> _PROBLEM STATEMENT_: Nothing but a number is wanted here: the tally of lines in the material below that include "master".

> _DATA SUPPLIED_:
`config.mk`:
```
export PLATFORM = sky130hd
export DESIGN_NAME = uart_rsa_frame_ctrl_flat
export DESIGN_NICKNAME = d
export VERILOG_FILES = /design/src/rtl/uart_rsa_frame_ctrl_if.sv /design/src/rtl/uart_rsa_frame_ctrl.sv /design/src/flat_wrapper.sv
export SDC_FILE = /design/constraint.sdc
export NUM_CORES = 1
export LEC_CHECK = 0
export ABC_AREA = 1
export BUFFER_PORTS_ARGS = -buffer_cell sky130_fd_sc_hd__buf_2
export CAP_MARGIN = 25
export CORE_MARGIN = 10
export CORE_UTILIZATION = 50
export DETAILED_ROUTE_END_ITERATION = 8
export GPL_TIMING_DRIVEN = 0
export HOLD_SLACK_MARGIN = 0.06
export PLACE_DENSITY = 0.72
export REMOVE_ABC_BUFFERS = 1
export SETUP_SLACK_MARGIN = 0.05
export SLEW_MARGIN = 25
export SYNTH_ARGS = -nofsm -noshare
export SYNTH_HDL_FRONTEND = slang
export SYNTH_SLANG_ARGS = --single-unit
```
`constraint.sdc`:
```
create_clock -name clk -period 2.94 [get_ports clk]
set_clock_uncertainty 0.05 [all_clocks]
set_input_delay 0.441 -clock clk [delete_from_list [all_inputs] [get_ports clk]]
set_output_delay 0.441 -clock clk [all_outputs]
set_load 0.01 [all_outputs]
```
`src/rtl/uart_rsa_frame_ctrl_if.sv`:
```
// Byte-level UART and RSA-core signal bundle seen by the frame controller.
// The master side is the controller; the slave side is the UART and the core.
interface uart_rsa_frame_ctrl_if #(
    parameter int unsigned W = 32
);
    logic         rx_readable;
    logic [7:0]   rx_data;
    logic         rx_used_tick;
    logic         tx_start;
    logic [7:0]   tx_data;
    logic         tx_busy;
    logic [W-1:0] exp_out;
    logic [W-1:0] mod_out;
    logic [W-1:0] msg_out;
    logic         core_start;
    logic         core_done;
    logic [W-1:0] core_result;

    modport master (
        input  rx_readable, rx_data, tx_busy, core_done, core_result,
        output rx_used_tick, tx_start, tx_data, exp_out, mod_out, msg_out, core_start
    );

    modport slave (
        output rx_readable, rx_data, tx_busy, core_done, core_result,
        input  rx_used_tick, tx_start, tx_data, exp_out, mod_out, msg_out, core_start
    );
endinterface

```
`src/rtl/uart_rsa_frame_ctrl.sv`:
```
// Command-frame controller between the UART byte interface and the RSA core:
// loads exponent/modulus/message, runs the core and streams the result back.
module uart_rsa_frame_ctrl #(
    parameter int unsigned DATA_BYTES     = 4,
    parameter int unsigned TIMEOUT_CYCLES = 1_000_000
) (
    input  logic                  clk,
    input  logic                  rst,
    uart_rsa_frame_ctrl_if.master bus,
    output logic                  busy,
    output logic                  frame_err
);
    localparam int unsigned W     = 8 * DATA_BYTES;
    localparam int unsigned CNT_W = (DATA_BYTES > 1) ? $clog2(DATA_BYTES) : 1;
    localparam int unsigned TMO_W = $clog2(TIMEOUT_CYCLES + 1);

    localparam logic [7:0] CMD_EXP  = 8'h10;
    localparam logic [7:0] CMD_MOD  = 8'h11;
    localparam logic [7:0] CMD_MSG  = 8'h12;
    localparam logic [7:0] ERR_BYTE = 8'hEE;

    typedef enum logic [2:0] {
        S_IDLE,
        S_RECV,
        S_COMMIT,
        S_START,
        S_WAIT,
        S_SEND,
        S_SEND_HOLD,
        S_ERR_TX
    } state_t;

    state_t           state;
    logic [7:0]       cmd_q;
    logic [CNT_W-1:0] byte_cnt;
    logic [TMO_W-1:0] tmo_cnt;
    logic [W-1:0]     stage;
    logic [W-1:0]     res_q;
    logic             hold_skip;
    logic             err_mode;

    // The UART readable flag lags the consume pulse by a cycle, so skip it then.
    logic rx_take;
    logic last_byte;
    assign rx_take   = bus.rx_readable && !bus.rx_used_tick;
    assign last_byte = (byte_cnt == CNT_W'(DATA_BYTES - 1));

    always_ff @(posedge clk) begin
        if (rst) begin
            state            <= S_IDLE;
            cmd_q            <= '0;
            byte_cnt         <= '0;
            tmo_cnt          <= '0;
            stage            <= '0;
            res_q            <= '0;
            hold_skip        <= 1'b0;
            err_mode         <= 1'b0;
            busy             <= 1'b0;
            frame_err        <= 1'b0;
            bus.rx_used_tick <= 1'b0;
            bus.tx_start     <= 1'b0;
            bus.tx_data      <= '0;
            bus.core_start   <= 1'b0;
            bus.exp_out      <= '0;
            bus.mod_out      <= '0;
            bus.msg_out      <= '0;
        end else begin
            bus.rx_used_tick <= 1'b0;
            bus.tx_start     <= 1'b0;
            bus.core_start   <= 1'b0;
            frame_err        <= 1'b0;

            case (state)
                S_IDLE: begin
                    if (rx_take) begin
                        bus.rx_used_tick <= 1'b1;
                        busy             <= 1'b1;
                        byte_cnt         <= '0;
                        tmo_cnt          <= '0;
                        cmd_q            <= bus.rx_data;
                        if (bus.rx_data inside {CMD_EXP, CMD_MOD, CMD_MSG}) begin
                            state <= S_RECV;
                        end else begin
                            state <= S_ERR_TX;
                        end
                    end
                end

                S_RECV: begin
                    if (rx_take) begin
                        bus.rx_used_tick         <= 1'b1;
                        stage[8*byte_cnt +: 8]   <= bus.rx_data;
                        tmo_cnt                  <= '0;
                        if (last_byte) begin
                            state <= S_COMMIT;
                        end else begin
                            byte_cnt <= byte_cnt + CNT_W'(1);
                        end
                    end else if (tmo_cnt == TMO_W'(TIMEOUT_CYCLES - 1)) begin
                        // Stalled frame: drop the partial payload, keep the operands.
                        frame_err <= 1'b1;
                        busy      <= 1'b0;
                        stage     <= '0;
                        tmo_cnt   <= '0;
                        state     <= S_IDLE;
                    end else begin
                        tmo_cnt <= tmo_cnt + TMO_W'(1);
                    end
                end

                S_COMMIT: begin
                    case (cmd_q)
                        CMD_EXP: begin
                            bus.exp_out <= stage;
                            busy        <= 1'b0;
                            state       <= S_IDLE;
                        end
                        CMD_MOD: begin
                            bus.mod_out <= stage;
                            busy        <= 1'b0;
                            state       <= S_IDLE;
                        end
                        default: begin
                            bus.msg_out    <= stage;
                            bus.core_start <= 1'b1;
                            state          <= S_START;
                        end
                    endcase
                end

                S_START: begin
                    state <= S_WAIT;
                end

                S_WAIT: begin
                    if (bus.core_done) begin
                        res_q    <= bus.core_result;
                        byte_cnt <= '0;
                        err_mode <= 1'b0;
                        state    <= S_SEND;
                    end
                end

                S_SEND: begin
                    if (!bus.tx_busy) begin
                        bus.tx_start <= 1'b1;
                        bus.tx_data  <= res_q[8*byte_cnt +: 8];
                        hold_skip    <= 1'b1;
                        state        <= S_SEND_HOLD;
                    end
                end

                S_SEND_HOLD: begin
                    // First cycle after tx_start the UART has not raised busy yet.
                    if (hold_skip) begin
                        hold_skip <= 1'b0;
                    end else if (!bus.tx_busy) begin
                        if (err_mode || last_byte) begin
                            err_mode <= 1'b0;
                            busy     <= 1'b0;
                            state    <= S_IDLE;
                        end else begin
                            byte_cnt <= byte_cnt + CNT_W'(1);
                            state    <= S_SEND;
                        end
                    end
                end

                S_ERR_TX: begin
                    frame_err <= 1'b1;
                    res_q     <= W'(ERR_BYTE);
                    byte_cnt  <= '0;
                    err_mode  <= 1'b1;
                    state     <= S_SEND;
                end

                default: begin
                    busy  <= 1'b0;
                    state <= S_IDLE;
                end
            endcase
        end
    end
endmodule

```
`src/flat_wrapper.sv`:
```
// flat-port wrapper written by rule: the top's interface ports become plain ports
module uart_rsa_frame_ctrl_flat 
#(
    parameter int unsigned DATA_BYTES     = 4,
    parameter int unsigned TIMEOUT_CYCLES = 1_000_000
)
  (clk, rst, busy, frame_err, bus_rx_readable, bus_rx_data, bus_tx_busy, bus_core_done, bus_core_result, bus_rx_used_tick, bus_tx_start, bus_tx_data, bus_exp_out, bus_mod_out, bus_msg_out, bus_core_start);
  uart_rsa_frame_ctrl_if bus_i ();
  input  logic clk;
  input  logic rst;
  output logic busy;
  output logic frame_err;
  input wire logic [$bits(bus_i.rx_readable)-1:0] bus_rx_readable;
  input wire logic [$bits(bus_i.rx_data)-1:0] bus_rx_data;
  input wire logic [$bits(bus_i.tx_busy)-1:0] bus_tx_busy;
  input wire logic [$bits(bus_i.core_done)-1:0] bus_core_done;
  input wire logic [$bits(bus_i.core_result)-1:0] bus_core_result;
  output wire logic [$bits(bus_i.rx_used_tick)-1:0] bus_rx_used_tick;
  output wire logic [$bits(bus_i.tx_start)-1:0] bus_tx_start;
  output wire logic [$bits(bus_i.tx_data)-1:0] bus_tx_data;
  output wire logic [$bits(bus_i.exp_out)-1:0] bus_exp_out;
  output wire logic [$bits(bus_i.mod_out)-1:0] bus_mod_out;
  output wire logic [$bits(bus_i.msg_out)-1:0] bus_msg_out;
  output wire logic [$bits(bus_i.core_start)-1:0] bus_core_start;
  assign bus_i.rx_readable = bus_rx_readable;
  assign bus_i.rx_data = bus_rx_data;
  assign bus_i.tx_busy = bus_tx_busy;
  assign bus_i.core_done = bus_core_done;
  assign bus_i.core_result = bus_core_result;
  assign bus_rx_used_tick = bus_i.rx_used_tick;
  assign bus_tx_start = bus_i.tx_start;
  assign bus_tx_data = bus_i.tx_data;
  assign bus_exp_out = bus_i.exp_out;
  assign bus_mod_out = bus_i.mod_out;
  assign bus_msg_out = bus_i.msg_out;
  assign bus_core_start = bus_i.core_start;
  uart_rsa_frame_ctrl #(.DATA_BYTES(DATA_BYTES), .TIMEOUT_CYCLES(TIMEOUT_CYCLES)) u_core (.clk(clk), .rst(rst), .bus(bus_i), .busy(busy), .frame_err(frame_err));
endmodule
```
# Word level (Yosys, flattened, before mapping)
# Index checks and enable logic that the tools add are counted.
# word_totals
regBits	208
inputBits	45
out_inout_bits	109
# op_classes
add_sub_neg	3
n_eq_ne	28
shifts	3
mux	47
bitwise_logic	5
n_reduce_logical	30
# ops
operator	count
$mux 32	3
$pmux 32 s2	1
$mux 20	3
$eq 8x5->1 const B	5
$pmux 20 s2	1
$neg 5->34	1
$shift 8x34->32 const A	1
$shiftx 8x34->32	1
$bwmux 32	1
$shiftx 32x6->8	1
$mux 3	10
$pmux 3 s8	1
$add 20x1->20 const B	1
$eq 20x20->1 const B	1
$reduce_and 2->1	9
$mux 2	8
$ne 2x2->1 const B	8
$reduce_and 8->1	2
$mux 1	14
$eq 3x3->1 const B	4
$pmux 2 s5	1
$reduce_or 2->1	5
$ne 2x1->1 const B	4
$reduce_bool 2->1	4
other kinds (19)	26

# Logic depth before layout (Yosys ltp)
# Gate-level depths: netlist (run 1).
# depth
word_depth	6
ltp_mapped	12
ltp_nobuf	11

# Worst setup path before layout (run 1)
# OpenSTA, ideal clock, no wires.
# synth_path
kind	flip-flop to flip-flop
startpoint	register u_core.byte_cnt[0]
endpoint	register u_core.stage[29]
arrival_time_ns	2.144
required_ns	2.826
path_slack_ns	0.682
stages_incl_launch_ff	12
n_path_buf	3
synth_period_minus_slack_ns	2.258
path_cell_list	dfxtp_1 clkbuf_1 inv_1 clkbuf_1 ha_1 clkbuf_1 inv_1 nand2_1 nor3_2 and3_1 nor2_1 nor2_1
# synth_between
elab_chain_cells	4
# synth_rtl
element	line_no	rtl
from (decl)	uart_rsa_frame_ctrl.sv:35	logic [CNT_W-1:0] byte_cnt;
from (signal assigned)	uart_rsa_frame_ctrl.sv:97	byte_cnt <= byte_cnt + CNT_W'(1);
from (signal assigned)	uart_rsa_frame_ctrl.sv:163	byte_cnt <= byte_cnt + CNT_W'(1);
$neg 5->34 *	uart_rsa_frame_ctrl.sv:92	stage[8*byte_cnt +: 8] <= bus.rx_data;
$shiftx 8x34->32 / $shift 8x34->32 (equally long branches)	uart_rsa_frame_ctrl.sv:92	
$bwmux 32 *	uart_rsa_frame_ctrl.sv:92	
$mux 32 *	uart_rsa_frame_ctrl.sv:90	if (rx_take) begin
to (signal, indexed assignment)	uart_rsa_frame_ctrl.sv:92	
to (decl)	uart_rsa_frame_ctrl.sv:37	logic [W-1:0] stage;
# Every way passes the cells marked *; elsewhere a longest branch is shown, timed or not.
# A chain may end at the register's enable or synchronous reset.

# Final worst setup path (run 1)
# layout_path
startpoint	register u_core.tmo_cnt[0]
endpoint	register u_core.stage[11]
# layout_between
elab_chain_cells	3
# layout_rtl
element	line_no	rtl
from (decl)	uart_rsa_frame_ctrl.sv:36	logic [TMO_W-1:0] tmo_cnt;
from (signal assigned)	uart_rsa_frame_ctrl.sv:107	tmo_cnt <= tmo_cnt + TMO_W'(1);
$eq 20x20->1	uart_rsa_frame_ctrl.sv:99	end else if (tmo_cnt == TMO_W'(TIMEOUT_CYCLES - 1)) begin
$reduce_bool 2->1 (no line)	-	
$reduce_and 2->1 (no line)	-	
# No other way between the ends.

==> results of run 1 <==
cells in the mapped netlist, drive strengths merged:
| cell type | n |
|---|---|
| a211oi | 16 |
| a21oi | 169 |
| a31oi | 8 |
| and3 | 2 |
| buf | 37 |
| clkbuf | 32 |
| clkinv | 3 |
| dfxtp | 208 |
| ha | 5 |
| inv | 181 |
| nand2 | 177 |
| nand3 | 47 |
| nand3b | 1 |
| nand4 | 38 |
| nor2 | 131 |
| nor2b | 1 |
| nor3 | 22 |
| o21ai | 133 |
| o21bai | 1 |
| or2 | 5 |
| xnor2 | 1 |
| xor2 | 3 |
per-stage QoR:
step	cell area (µm²)	total power (µW)	std cells
floorplan	8605	5114	1152
global placement	9652	5766	1530
detailed placement	9777	5854	1535
CTS	10520	8650	1576
global route	10530	9133	1576
finish	10530	8584	1577
flip-flops by register name (all words and copies together) (netlist names), 2 cells and up:
| register | flops |
|---|---|
| u_core.res_q | 32 |
| u_core.bus.tx_data | 8 |
| u_core.bus.exp_out | 32 |
| u_core.state | 3 |
| u_core.byte_cnt | 2 |
| u_core.bus.msg_out | 32 |
| u_core.stage | 32 |
| u_core.cmd_q | 8 |
| u_core.tmo_cnt | 20 |
| u_core.bus.mod_out | 32 |
routing by layer:
layer,GRT usage,vias up,wire [µm],part of all wire
met2,0.2900,217,10150,0.45
met3,0.04128,30,1394,0.062
li1,-,4197,-,-
met1,0.2427,3573,10590,0.47
met4,0.04274,0,421,0.019
met5,0,-,0,0
kinds of logic after synthesis:
logic type / Yosys count / synth area share
buf+inv: 253 / 0.1146
fa+ha+maj: 5 / 0.007003
simple gates: 424 / 0.2171
xor+xnor: 4 / 0.003922
compound gates: 327 / 0.1913
flops: 208 / 0.4661
worst min-delay path: stages:
cell,delay (ps)
buf_2,100
nand3_1,70
a21oi_1,60
path summary, 6_finish.rpt:
check,to,slack [ps],cells past startpoint
worst max register to register,u_core.stage[11]$_SDFFE_PP0P_,210,8
worst min-delay path,u_core.res_q[30]$_SDFFE_PP0P_,160,3
worst max-delay path,u_core.stage[11]$_SDFFE_PP0P_,210,8
worst min register to register,u_core.bus.msg_out[1]$_SDFFE_PP0P_,390,2
layout make-up:
cell class | count | area share
repair buffers | 160 | 0.08367
diodes | 1 | 0.0002377
inverters | 184 | 0.06691
well taps | 225 | 0.02674
flip-flops and latches | 208 | 0.3960
clock buffers | 33 | 0.06109
repair inverters | 1 | 0.0004754
multi-input cells | 760 | 0.3577
clock inverters | 5 | 0.007131
repair_timing:
item,CTS,global route
hold buffers,0,0
resized for setup,3,2
cloned,1,0
setup buffers,2,0
endpoints found under the setup margin,32,17
power by group:
group          internal [µW]  switching (µW)  leakage [µW]
clock                   1680            1080      0.000353
combinational            764            1510       0.00258
sequential              3250             307       0.00169
total                   5690            2890       0.00462
==> results.toml, run 1 <==
[timing]
rsz0062_at_grt = "yes"
drv_slew = 0
max_freq_mhz = 366.6
post-route-min-period_ps = 2727
max-slew-margin-rel = 0.4047
timing.hold.ws_ps = 160.2
setup_viol = 0
tns_ps = 0
setup_ws_ps = 212.5
fin_crit_sh = 0.9277
tightest_slew_ps = 893.0
hold_violations = 0

[global_routing]
grt_pass1_vias = 7407
grt.overflow.total = 0
grtUsageTotal = 0.1812
grt_max_degree = 79
antenna_found_initial = 0
grt_pass1_wl_um = 37230

[route]
wl_um = 22560
vias_per_cell = 5.084
firstDrtPassIters = 5
drc_errors = 0
wl_per_cell_um = 14.31
drt_iter0_drc = 571
via_count = 8017
drtAntennaViolNets = 0

[floorplan]
num_io_pins = 154
fp.dieH_um = 153.7
core-area_mm2 = 0.01742
placementRows = 48
start_util = 0.5129
dieArea_mm2 = 0.02361
die_width_um = 153.7

[setup_path]
crit_start = "u_core.tmo_cnt[0]$_SDFFE_PP0P_"
path_cells = "ha_1 > nand3_1 > nor2_1 > nand3_1 > nand2_1 > nand3_1 > nor2_1 > nor2_1"
crit_buf_inv = 0
required_ps = 3280
worst-setup-path-type = "reg -> reg"
crit_path_end_kind = "flop"
reg2reg_from = "u_core.tmo_cnt[0]$_SDFFE_PP0P_"
cp-start-kind = "flop"
worstPathMaxFanout = 21
arrival_ps = 3060
slowest_stage = "nand3_1"
cp_slowest_stage_delay_ps = 620
cpLargestDelayFamily = "simple AND/OR/NAND/NOR gates"

[clocking]
htree_levels = 1
clkTransAtPathRegs_ps = 60
cts_buffers = 22
root_buffer = "clkbuf_16"
clock_latency_ps = 500
clock_sinks = 208
clk_path_buf_depth = 3
cts_tree = "yes"

[finish]
drive_above_1_share = 0.1747
fillerInstances = 1623
layout_commonest_cell = "dfxtp_1"
area_delta_synth_final_pct = 17.84
final_util = 0.6045
multi_input_area_mm2 = 0.003766
nets = 1387
regArea_mm2 = 0.004169
most-common-layout-cells = "206 x dfxtp_1, 173 x inv_1, 172 x nand2_1, 169 x a21oi_1, 153 x buf_2"

[synthesis]
synthDistinctLibCells = 42
yosysTopAreaCellShare = 0.4661
synthesis.area_mm2 = 0.008934
ys_seq_area_frac = 0.4661
ys_ff_latch = 208
ys_warn_count = 0
syn_inst = 1221
syn_area_per_cell_um2 = 7.317
synth.area.top_cells = "dfxtp_1 47%, a21oi_1 9.5%, inv_1 7.4%"
yosysTopAreaCell = "dfxtp_1"

[pwr]
p_leak_uw = 0.004617
ir_drop_mv = 0.4296
power.density_mw_per_mm2 = 815.4

[placement]
io_buffer_count = 153
globalplace.congestion = 0.9015
dp_worst_setup_slack_ps = -428.8
dp_hpwl_um = 15350

[run_status]
outcome = "finished clean"

[job]
drv_cap = 0

[hold_path]
hp-start = "bus_core_result[30]"
hold_path_class = "in -> reg"
(Power assumes the default switching activity.)
==> run 2: changes to the inputs <==
--- a/config.mk
+++ b/config.mk
@@ -9,4 +9,5 @@
 export BUFFER_PORTS_ARGS = -buffer_cell sky130_fd_sc_hd__buf_2
 export CAP_MARGIN = 25
+export CORE_ASPECT_RATIO = 1.4
 export CORE_MARGIN = 10
 export CORE_UTILIZATION = 50
--- a/constraint.sdc
+++ b/constraint.sdc
@@ -3,3 +3,3 @@
 set_input_delay 0.441 -clock clk [delete_from_list [all_inputs] [get_ports clk]]
 set_output_delay 0.441 -clock clk [all_outputs]
-set_load 0.01 [all_outputs]
+set_load 0.1 [all_outputs]
==> run 2 against run 1 <==
Non-clock buffer count decreased by 1. Setup slack improved by 100 ps. Register-to-register slack improved by 100 ps. Fmax increased by 3.8%. Critical path type unchanged.
==> results.toml, run 2 (same netlist as run 1, synthesis figures left out) <==
[run_status]
outcome = "finished clean"

[finish]
layout_commonest_cell = "dfxtp_1"
nets = 1385
drive_above_1_share = 0.1764
fin_cells = 1585
fillerInstances = 1626
regArea_mm2 = 0.004167
n_antenna_cell = 0
multi_input_area_mm2 = 0.003776
most-common-layout-cells = "206 x dfxtp_1, 173 x inv_1, 172 x nand2_1, 169 x a21oi_1, 153 x buf_2"
area_delta_synth_final_pct = 18.03

[clocking]
clk_path_buf_depth = 3
cts_tree = "yes"
clock_latency_ps = 480
clkTransAtPathRegs_ps = 60
cts_buffers = 21
clock_sinks = 208
htree_levels = 1
root_buffer = "clkbuf_16"

[timing]
rsz0062_at_grt = "no"
post-route-min-period_ps = 2626
fin_crit_sh = 0.8934
max_freq_mhz = 380.7
max-slew-margin-rel = 0.3917
hold_violations = 0
setup_viol = 0
drv_slew = 0
tightest_slew_ps = 912.5
timing.hold.ws_ps = 172.0

[floorplan]
num_io_pins = 154
dieArea_mm2 = 0.02369
placementRows = 57
die_width_um = 133.0
core-area_mm2 = 0.01747
start_util = 0.5113
fp.dieH_um = 178.2

[pwr]
ir_drop_mv = 0.5261
p_leak_uw = 0.004616
power.density_mw_per_mm2 = 939.5

[placement]
globalplace.congestion = 0.9325
dp_hpwl_um = 15800
dp.cells = 1546
io_buffer_count = 153

[hold_path]
hold_depth = 3
hp-start = "bus_core_result[29]"
hold_path_class = "in -> reg"

[route]
drt_iter0_drc = 464
firstDrtPassIters = 5
wl_per_cell_um = 14.30
via_count = 8111
drc_errors = 0
wl_um = 22660
vias_per_cell = 5.117
drtAntennaViolNets = 0

[setup_path]
crit_path_end_kind = "flop"
required_ps = 3310
rr_worst_depth = 9
worst-setup-path-type = "reg -> reg"
cp-start-kind = "flop"
worstPathMaxFanout = 31
arrival_ps = 2990
crit_start = "u_core.byte_cnt[0]$_SDFFE_PP0P_"
reg2reg_from = "u_core.byte_cnt[0]$_SDFFE_PP0P_"

[global_routing]
grtUsageTotal = 0.1833
grt_max_degree = 84
grt_pass1_wl_um = 37080
grt.overflow.total = 0
antenna_found_initial = 1
grt_pass1_vias = 7550

[job]
drv_cap = 0
[run 2: cell types whose count changed in the layout (fill, tap and decap cells not counted), sizes merged]
cell    before  now
buf        160  159
bufinv       2    3
clkbuf      33   32
clkinv       6    5
diode        1    0
[run 2: what timing repair did]
action                     CTS  global route
cloned                       1             0
buffers inserted             1             0
hold buffers                 0             0
gates resized for setup      3             3
setup endpoints to repair   32            20
[run 2: final timing paths]
path / end / slack, ps
max: u_core.stage[30]$_SDFFE_PP0P_ / 310
max reg2reg: u_core.stage[30]$_SDFFE_PP0P_ / 310
min reg2reg: u_core.bus.msg_out[5]$_SDFFE_PP0P_ / 390
min: u_core.res_q[29]$_SDFFE_PP0P_ / 170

> _EXERCISE RESULT_: 3